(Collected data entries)
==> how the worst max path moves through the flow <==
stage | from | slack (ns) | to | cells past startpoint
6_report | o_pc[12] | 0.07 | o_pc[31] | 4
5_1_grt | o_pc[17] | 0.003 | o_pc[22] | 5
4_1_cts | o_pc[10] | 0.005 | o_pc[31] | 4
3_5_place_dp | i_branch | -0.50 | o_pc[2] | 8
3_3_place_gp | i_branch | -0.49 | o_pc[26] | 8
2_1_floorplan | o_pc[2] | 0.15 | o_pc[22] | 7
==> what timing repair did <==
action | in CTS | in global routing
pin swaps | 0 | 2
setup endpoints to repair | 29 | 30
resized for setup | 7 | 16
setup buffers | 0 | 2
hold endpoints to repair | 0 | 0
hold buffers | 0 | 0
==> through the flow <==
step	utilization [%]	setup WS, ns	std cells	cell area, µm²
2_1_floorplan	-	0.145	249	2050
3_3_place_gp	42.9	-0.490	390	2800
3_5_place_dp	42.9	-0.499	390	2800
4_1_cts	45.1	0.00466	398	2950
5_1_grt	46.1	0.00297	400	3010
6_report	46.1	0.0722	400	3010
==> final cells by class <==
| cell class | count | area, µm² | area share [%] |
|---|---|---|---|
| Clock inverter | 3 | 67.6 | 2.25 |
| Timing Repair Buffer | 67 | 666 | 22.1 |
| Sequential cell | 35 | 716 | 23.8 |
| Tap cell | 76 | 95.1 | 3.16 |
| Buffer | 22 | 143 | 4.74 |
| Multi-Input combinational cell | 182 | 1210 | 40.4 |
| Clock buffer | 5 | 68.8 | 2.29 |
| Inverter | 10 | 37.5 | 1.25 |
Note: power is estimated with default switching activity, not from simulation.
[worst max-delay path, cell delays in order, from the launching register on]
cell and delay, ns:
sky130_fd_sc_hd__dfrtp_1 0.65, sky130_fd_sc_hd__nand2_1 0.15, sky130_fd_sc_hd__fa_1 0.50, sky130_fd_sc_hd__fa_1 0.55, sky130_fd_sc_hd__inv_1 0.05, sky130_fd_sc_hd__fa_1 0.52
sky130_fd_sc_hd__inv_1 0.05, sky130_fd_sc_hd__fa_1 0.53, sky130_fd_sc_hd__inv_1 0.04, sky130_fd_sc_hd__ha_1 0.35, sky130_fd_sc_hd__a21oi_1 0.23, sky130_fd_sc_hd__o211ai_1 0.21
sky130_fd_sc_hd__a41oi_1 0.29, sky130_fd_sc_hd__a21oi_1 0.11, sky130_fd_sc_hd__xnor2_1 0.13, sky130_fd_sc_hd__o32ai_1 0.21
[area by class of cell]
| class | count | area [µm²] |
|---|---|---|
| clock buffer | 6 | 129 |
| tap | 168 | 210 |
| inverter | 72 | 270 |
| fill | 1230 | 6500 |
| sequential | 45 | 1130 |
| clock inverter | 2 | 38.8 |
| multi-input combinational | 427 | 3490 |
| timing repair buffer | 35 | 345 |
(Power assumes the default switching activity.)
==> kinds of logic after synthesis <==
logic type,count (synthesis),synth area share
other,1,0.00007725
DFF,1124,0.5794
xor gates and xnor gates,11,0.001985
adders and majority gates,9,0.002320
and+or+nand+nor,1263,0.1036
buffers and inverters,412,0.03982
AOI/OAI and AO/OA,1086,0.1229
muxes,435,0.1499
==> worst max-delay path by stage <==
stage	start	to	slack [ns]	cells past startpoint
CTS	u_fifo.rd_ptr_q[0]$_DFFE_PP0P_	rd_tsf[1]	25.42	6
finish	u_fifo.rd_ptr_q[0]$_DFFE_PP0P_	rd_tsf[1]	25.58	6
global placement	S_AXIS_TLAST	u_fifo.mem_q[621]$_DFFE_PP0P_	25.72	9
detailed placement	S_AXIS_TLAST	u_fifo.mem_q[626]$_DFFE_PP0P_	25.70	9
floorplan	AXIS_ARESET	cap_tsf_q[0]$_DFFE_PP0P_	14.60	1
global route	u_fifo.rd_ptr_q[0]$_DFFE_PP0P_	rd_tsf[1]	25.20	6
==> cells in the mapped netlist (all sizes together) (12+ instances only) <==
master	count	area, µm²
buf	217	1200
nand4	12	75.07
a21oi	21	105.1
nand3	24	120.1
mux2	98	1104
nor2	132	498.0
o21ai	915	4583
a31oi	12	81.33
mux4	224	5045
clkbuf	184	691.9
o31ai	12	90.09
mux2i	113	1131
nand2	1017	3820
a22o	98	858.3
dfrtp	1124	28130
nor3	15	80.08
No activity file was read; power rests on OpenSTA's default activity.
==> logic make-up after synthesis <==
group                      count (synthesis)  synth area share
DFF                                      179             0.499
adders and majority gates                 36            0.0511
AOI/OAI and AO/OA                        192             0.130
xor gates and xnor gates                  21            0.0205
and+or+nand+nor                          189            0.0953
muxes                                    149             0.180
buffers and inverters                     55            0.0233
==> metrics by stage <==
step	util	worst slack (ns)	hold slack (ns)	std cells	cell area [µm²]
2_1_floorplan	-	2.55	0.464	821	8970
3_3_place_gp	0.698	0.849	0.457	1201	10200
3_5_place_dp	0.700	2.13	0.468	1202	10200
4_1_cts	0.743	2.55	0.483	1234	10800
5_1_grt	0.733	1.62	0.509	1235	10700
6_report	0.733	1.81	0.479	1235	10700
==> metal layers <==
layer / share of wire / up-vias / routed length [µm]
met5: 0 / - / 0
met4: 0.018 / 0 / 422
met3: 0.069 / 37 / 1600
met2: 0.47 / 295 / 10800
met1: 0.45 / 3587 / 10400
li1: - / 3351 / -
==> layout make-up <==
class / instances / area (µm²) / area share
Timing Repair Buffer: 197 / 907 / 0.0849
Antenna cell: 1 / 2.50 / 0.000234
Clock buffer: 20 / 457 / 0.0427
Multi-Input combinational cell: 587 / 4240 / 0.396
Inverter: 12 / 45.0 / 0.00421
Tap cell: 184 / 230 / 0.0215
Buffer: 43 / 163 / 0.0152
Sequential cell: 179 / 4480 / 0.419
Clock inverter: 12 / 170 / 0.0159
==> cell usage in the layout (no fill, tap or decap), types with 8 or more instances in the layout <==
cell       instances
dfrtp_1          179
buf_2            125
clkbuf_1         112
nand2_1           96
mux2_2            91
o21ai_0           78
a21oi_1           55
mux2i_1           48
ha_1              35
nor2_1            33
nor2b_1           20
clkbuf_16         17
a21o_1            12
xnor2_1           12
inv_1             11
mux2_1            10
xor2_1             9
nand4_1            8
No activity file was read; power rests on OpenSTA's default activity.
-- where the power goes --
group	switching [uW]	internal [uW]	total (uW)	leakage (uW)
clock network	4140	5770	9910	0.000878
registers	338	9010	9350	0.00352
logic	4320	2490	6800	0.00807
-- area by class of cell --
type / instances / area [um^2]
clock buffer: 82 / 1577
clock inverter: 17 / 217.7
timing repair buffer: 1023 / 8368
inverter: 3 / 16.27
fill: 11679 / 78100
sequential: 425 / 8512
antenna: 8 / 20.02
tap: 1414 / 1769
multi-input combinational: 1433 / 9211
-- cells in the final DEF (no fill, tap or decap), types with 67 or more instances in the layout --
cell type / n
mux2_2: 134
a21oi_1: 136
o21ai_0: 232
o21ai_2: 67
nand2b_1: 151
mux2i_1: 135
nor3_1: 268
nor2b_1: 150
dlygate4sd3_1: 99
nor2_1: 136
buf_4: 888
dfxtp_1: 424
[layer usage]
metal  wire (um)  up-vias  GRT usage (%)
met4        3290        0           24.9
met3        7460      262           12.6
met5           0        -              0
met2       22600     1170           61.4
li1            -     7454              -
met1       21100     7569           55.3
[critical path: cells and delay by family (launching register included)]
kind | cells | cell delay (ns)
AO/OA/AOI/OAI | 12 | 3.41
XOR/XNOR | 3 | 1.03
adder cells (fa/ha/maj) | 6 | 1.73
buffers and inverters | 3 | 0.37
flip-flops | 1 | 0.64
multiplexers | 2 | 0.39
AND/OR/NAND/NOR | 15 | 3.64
===== src/flat_wrapper.sv =====
// flat-port wrapper written by rule: the top's interface ports become plain ports
module mac_ctrl_flat 
#(
    parameter int unsigned WIDTH     = 24,
    parameter int unsigned IN_WIDTH  = 12,
    parameter int unsigned LEN_WIDTH = 8
)
  (Clk_CI, Rst_RI, bus_Start_SI, bus_Len_DI, bus_In0_DI, bus_In1_DI, bus_InValid_SI, bus_OutReady_SI, bus_MacOut_DI, bus_Busy_SO, bus_InReady_SO, bus_Out_DO, bus_OutValid_SO, bus_MacClr_SO, bus_MacWrEn_SO, bus_MacIn0_DO, bus_MacIn1_DO);
  mac_ctrl_if #(.WIDTH(WIDTH), .IN_WIDTH(IN_WIDTH), .LEN_WIDTH(LEN_WIDTH)) bus_i ();
  input  logic Clk_CI;
  input  logic Rst_RI;
  input wire logic [$bits(bus_i.Start_SI)-1:0] bus_Start_SI;
  input wire logic [$bits(bus_i.Len_DI)-1:0] bus_Len_DI;
  input wire logic [$bits(bus_i.In0_DI)-1:0] bus_In0_DI;
  input wire logic [$bits(bus_i.In1_DI)-1:0] bus_In1_DI;
  input wire logic [$bits(bus_i.InValid_SI)-1:0] bus_InValid_SI;
  input wire logic [$bits(bus_i.OutReady_SI)-1:0] bus_OutReady_SI;
  input wire logic [$bits(bus_i.MacOut_DI)-1:0] bus_MacOut_DI;
  output wire logic [$bits(bus_i.Busy_SO)-1:0] bus_Busy_SO;
  output wire logic [$bits(bus_i.InReady_SO)-1:0] bus_InReady_SO;
  output wire logic [$bits(bus_i.Out_DO)-1:0] bus_Out_DO;
  output wire logic [$bits(bus_i.OutValid_SO)-1:0] bus_OutValid_SO;
  output wire logic [$bits(bus_i.MacClr_SO)-1:0] bus_MacClr_SO;
  output wire logic [$bits(bus_i.MacWrEn_SO)-1:0] bus_MacWrEn_SO;
  output wire logic [$bits(bus_i.MacIn0_DO)-1:0] bus_MacIn0_DO;
  output wire logic [$bits(bus_i.MacIn1_DO)-1:0] bus_MacIn1_DO;
  assign bus_i.Start_SI = bus_Start_SI;
  assign bus_i.Len_DI = bus_Len_DI;
  assign bus_i.In0_DI = bus_In0_DI;
  assign bus_i.In1_DI = bus_In1_DI;
  assign bus_i.InValid_SI = bus_InValid_SI;
  assign bus_i.OutReady_SI = bus_OutReady_SI;
  assign bus_i.MacOut_DI = bus_MacOut_DI;
  assign bus_Busy_SO = bus_i.Busy_SO;
  assign bus_InReady_SO = bus_i.InReady_SO;
  assign bus_Out_DO = bus_i.Out_DO;
  assign bus_OutValid_SO = bus_i.OutValid_SO;
  assign bus_MacClr_SO = bus_i.MacClr_SO;
  assign bus_MacWrEn_SO = bus_i.MacWrEn_SO;
  assign bus_MacIn0_DO = bus_i.MacIn0_DO;
  assign bus_MacIn1_DO = bus_i.MacIn1_DO;
  mac_ctrl #(.WIDTH(WIDTH), .IN_WIDTH(IN_WIDTH), .LEN_WIDTH(LEN_WIDTH)) u_core (.Clk_CI(Clk_CI), .Rst_RI(Rst_RI), .bus(bus_i));
endmodule

===== config.mk =====
export PLATFORM = sky130hd
export DESIGN_NAME = mac_ctrl_flat
export DESIGN_NICKNAME = d
export VERILOG_FILES = /design/src/rtl/mac_ctrl_if.sv /design/src/rtl/mac_ctrl.sv /design/src/flat_wrapper.sv
export SDC_FILE = /design/constraint.sdc
export NUM_CORES = 1
export LEC_CHECK = 0
export BUFFER_PORTS_ARGS = -buffer_cell sky130_fd_sc_hd__buf_4
export CAP_MARGIN = 20
export CORE_UTILIZATION = 42
export DETAILED_ROUTE_END_ITERATION = 7
export GPL_TIMING_DRIVEN = 0
export PLACE_DENSITY = 0.8
export SLEW_MARGIN = 25
export SYNTH_ARGS = -nofsm -noshare
export SYNTH_HDL_FRONTEND = slang
export SYNTH_SLANG_ARGS = --single-unit

===== constraint.sdc =====
create_clock -name Clk_CI -period 2.21 [get_ports Clk_CI]
set_clock_uncertainty 0.05 [all_clocks]
set_input_delay 0.442 -clock Clk_CI [delete_from_list [all_inputs] [get_ports Clk_CI]]
set_output_delay 0.442 -clock Clk_CI [all_outputs]
set_load 0.05 [all_outputs]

Work required
Each line above that includes the word "through" is to be copied.

Response
==> how the worst max path moves through the flow <==
==> through the flow <==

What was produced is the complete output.